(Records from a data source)
------------
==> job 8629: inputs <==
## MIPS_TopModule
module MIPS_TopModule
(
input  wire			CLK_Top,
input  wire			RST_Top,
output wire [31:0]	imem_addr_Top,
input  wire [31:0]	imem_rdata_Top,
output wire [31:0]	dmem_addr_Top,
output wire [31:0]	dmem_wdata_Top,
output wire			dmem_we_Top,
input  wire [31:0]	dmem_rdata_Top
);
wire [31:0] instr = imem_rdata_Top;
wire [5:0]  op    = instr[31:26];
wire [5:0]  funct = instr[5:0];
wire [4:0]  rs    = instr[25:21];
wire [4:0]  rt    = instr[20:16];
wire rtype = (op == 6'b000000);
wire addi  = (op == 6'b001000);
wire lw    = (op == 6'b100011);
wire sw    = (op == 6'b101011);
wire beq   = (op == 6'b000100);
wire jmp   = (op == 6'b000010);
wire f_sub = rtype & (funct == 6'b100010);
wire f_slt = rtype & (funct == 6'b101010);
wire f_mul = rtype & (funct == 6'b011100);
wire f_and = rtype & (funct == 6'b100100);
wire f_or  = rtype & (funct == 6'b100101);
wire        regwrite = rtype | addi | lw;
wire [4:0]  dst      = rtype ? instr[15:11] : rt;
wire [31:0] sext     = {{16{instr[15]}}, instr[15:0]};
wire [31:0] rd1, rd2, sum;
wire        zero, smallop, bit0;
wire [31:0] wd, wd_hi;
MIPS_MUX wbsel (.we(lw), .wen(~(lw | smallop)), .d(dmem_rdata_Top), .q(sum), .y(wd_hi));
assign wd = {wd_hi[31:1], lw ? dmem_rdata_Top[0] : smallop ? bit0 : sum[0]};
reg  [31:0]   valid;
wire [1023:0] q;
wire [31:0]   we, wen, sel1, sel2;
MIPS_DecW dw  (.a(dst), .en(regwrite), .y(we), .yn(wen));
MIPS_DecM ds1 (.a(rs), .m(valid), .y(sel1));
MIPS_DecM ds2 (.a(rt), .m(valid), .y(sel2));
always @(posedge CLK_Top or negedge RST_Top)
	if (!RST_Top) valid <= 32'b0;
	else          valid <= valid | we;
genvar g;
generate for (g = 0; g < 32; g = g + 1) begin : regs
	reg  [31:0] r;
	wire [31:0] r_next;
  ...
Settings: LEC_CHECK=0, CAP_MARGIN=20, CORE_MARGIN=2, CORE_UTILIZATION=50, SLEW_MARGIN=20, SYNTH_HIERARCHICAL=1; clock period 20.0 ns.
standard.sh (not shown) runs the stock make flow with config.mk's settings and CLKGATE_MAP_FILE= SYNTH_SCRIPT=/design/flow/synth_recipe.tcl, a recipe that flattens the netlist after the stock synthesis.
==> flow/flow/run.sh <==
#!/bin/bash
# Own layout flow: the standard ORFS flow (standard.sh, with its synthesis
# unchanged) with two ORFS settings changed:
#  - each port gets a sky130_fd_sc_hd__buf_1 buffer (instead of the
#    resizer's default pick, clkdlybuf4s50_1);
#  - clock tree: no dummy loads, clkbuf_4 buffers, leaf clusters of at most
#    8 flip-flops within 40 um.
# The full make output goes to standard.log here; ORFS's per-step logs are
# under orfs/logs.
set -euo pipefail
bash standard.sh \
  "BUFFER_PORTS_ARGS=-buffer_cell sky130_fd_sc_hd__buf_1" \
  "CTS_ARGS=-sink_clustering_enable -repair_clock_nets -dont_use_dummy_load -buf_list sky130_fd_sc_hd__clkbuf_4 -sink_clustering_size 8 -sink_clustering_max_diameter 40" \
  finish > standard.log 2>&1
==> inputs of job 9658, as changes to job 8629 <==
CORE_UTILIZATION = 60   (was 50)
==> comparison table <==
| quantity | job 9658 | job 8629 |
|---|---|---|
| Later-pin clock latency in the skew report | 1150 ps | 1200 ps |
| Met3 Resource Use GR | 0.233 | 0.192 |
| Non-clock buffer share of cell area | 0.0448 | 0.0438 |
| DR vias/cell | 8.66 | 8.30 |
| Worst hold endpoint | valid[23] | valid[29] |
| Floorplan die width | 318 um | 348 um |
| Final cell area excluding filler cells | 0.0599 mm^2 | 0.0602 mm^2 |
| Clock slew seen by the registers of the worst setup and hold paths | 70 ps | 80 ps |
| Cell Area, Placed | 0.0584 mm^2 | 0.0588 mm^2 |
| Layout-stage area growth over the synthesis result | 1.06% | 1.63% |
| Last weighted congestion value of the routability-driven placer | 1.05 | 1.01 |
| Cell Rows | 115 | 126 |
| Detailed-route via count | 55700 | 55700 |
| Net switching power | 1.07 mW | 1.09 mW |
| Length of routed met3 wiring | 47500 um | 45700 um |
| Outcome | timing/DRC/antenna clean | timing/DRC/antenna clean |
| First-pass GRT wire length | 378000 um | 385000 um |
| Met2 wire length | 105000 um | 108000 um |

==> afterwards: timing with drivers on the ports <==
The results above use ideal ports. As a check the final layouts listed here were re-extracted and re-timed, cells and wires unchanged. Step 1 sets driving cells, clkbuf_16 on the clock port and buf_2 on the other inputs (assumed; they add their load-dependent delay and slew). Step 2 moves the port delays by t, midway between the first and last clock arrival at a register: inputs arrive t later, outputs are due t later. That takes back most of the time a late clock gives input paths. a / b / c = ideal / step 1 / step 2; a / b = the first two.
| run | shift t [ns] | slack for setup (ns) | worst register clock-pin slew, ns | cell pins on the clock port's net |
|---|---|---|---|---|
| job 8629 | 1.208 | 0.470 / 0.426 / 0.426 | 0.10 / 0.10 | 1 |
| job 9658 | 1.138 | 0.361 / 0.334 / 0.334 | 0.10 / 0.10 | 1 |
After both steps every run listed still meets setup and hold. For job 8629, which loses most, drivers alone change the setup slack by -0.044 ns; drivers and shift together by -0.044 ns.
------------
THE TASK ->
Each line from the first line of the entries up to and including the line containing "(op == 6'b001000);" should be transcribed exactly, with all other lines left out.

EXERCISE OUTPUT ->
==> job 8629: inputs <==
## MIPS_TopModule
module MIPS_TopModule
(
input  wire			CLK_Top,
input  wire			RST_Top,
output wire [31:0]	imem_addr_Top,
input  wire [31:0]	imem_rdata_Top,
output wire [31:0]	dmem_addr_Top,
output wire [31:0]	dmem_wdata_Top,
output wire			dmem_we_Top,
input  wire [31:0]	dmem_rdata_Top
);
wire [31:0] instr = imem_rdata_Top;
wire [5:0]  op    = instr[31:26];
wire [5:0]  funct = instr[5:0];
wire [4:0]  rs    = instr[25:21];
wire [4:0]  rt    = instr[20:16];
wire rtype = (op == 6'b000000);
wire addi  = (op == 6'b001000);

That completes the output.